Top of Task input

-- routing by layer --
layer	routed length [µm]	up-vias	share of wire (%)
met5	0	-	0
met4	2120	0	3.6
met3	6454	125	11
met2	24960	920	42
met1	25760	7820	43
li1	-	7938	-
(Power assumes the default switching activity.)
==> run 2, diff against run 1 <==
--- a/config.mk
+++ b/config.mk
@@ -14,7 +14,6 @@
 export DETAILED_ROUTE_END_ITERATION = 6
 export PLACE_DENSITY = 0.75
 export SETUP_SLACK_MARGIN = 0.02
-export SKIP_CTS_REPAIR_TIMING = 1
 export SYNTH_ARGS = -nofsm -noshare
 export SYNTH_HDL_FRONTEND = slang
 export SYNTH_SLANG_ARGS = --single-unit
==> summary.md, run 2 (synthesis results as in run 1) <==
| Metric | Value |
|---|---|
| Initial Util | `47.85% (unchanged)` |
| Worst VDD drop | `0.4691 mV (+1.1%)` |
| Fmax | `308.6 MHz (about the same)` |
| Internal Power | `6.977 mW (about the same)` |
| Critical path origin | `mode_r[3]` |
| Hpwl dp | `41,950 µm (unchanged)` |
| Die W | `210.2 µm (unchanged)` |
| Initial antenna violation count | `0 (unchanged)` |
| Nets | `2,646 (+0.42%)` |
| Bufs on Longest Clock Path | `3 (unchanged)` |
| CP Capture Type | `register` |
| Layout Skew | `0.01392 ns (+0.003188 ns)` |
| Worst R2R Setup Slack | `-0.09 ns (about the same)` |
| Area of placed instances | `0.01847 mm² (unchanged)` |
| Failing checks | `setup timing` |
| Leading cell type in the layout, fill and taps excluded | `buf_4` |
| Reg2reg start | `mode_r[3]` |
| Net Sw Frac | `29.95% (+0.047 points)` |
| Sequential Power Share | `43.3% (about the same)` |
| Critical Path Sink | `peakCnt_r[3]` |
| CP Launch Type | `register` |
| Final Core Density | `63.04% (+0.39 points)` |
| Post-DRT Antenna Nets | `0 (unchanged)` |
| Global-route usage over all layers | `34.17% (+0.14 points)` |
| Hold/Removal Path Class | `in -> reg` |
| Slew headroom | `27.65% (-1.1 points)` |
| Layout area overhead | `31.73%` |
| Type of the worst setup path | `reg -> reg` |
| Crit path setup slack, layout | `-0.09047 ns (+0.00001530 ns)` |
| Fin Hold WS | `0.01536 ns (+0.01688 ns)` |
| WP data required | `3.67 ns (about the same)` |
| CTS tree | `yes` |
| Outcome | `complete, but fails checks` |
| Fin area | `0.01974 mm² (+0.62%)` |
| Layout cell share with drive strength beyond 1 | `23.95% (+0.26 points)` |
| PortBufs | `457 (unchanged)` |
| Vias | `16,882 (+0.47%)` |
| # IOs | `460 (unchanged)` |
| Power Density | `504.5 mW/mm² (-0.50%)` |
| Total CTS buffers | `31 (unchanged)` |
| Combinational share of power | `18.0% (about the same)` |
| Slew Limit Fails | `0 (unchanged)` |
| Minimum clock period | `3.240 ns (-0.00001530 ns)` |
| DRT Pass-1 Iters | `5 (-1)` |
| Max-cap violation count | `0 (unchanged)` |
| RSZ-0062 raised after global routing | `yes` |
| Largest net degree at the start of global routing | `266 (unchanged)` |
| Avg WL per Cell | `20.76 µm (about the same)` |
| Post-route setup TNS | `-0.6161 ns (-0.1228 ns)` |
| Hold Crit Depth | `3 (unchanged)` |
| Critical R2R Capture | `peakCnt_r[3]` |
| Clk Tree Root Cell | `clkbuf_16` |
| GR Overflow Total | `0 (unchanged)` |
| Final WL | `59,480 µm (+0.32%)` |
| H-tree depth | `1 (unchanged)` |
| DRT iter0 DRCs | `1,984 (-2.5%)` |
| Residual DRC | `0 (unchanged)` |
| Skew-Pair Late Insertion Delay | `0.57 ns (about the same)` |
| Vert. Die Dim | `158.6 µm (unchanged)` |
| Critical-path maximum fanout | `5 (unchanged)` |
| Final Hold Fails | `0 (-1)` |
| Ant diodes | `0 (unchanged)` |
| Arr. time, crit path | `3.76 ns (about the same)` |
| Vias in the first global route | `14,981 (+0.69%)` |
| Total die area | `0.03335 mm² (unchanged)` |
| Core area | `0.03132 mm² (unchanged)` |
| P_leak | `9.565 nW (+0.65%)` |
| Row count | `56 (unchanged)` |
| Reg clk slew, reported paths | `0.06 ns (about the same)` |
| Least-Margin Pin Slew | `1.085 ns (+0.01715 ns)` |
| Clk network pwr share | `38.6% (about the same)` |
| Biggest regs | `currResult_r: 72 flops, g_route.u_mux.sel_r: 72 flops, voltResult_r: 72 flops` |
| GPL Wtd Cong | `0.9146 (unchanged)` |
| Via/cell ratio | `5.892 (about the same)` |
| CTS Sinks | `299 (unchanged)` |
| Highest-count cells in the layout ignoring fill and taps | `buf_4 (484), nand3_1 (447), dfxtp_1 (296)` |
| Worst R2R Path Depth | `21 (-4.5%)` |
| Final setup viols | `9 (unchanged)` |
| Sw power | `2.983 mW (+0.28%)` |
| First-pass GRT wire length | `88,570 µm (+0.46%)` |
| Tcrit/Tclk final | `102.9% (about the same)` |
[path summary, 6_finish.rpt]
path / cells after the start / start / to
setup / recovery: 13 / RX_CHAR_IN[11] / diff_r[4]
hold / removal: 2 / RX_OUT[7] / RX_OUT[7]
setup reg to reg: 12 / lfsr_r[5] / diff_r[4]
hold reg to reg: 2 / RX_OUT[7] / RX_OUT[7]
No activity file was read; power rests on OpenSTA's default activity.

Bottom of Task input

• **Task details**:
When the word "summary" appears in a line of the data, that line is counted; report the number only.

• **Reply to the exercise**:
2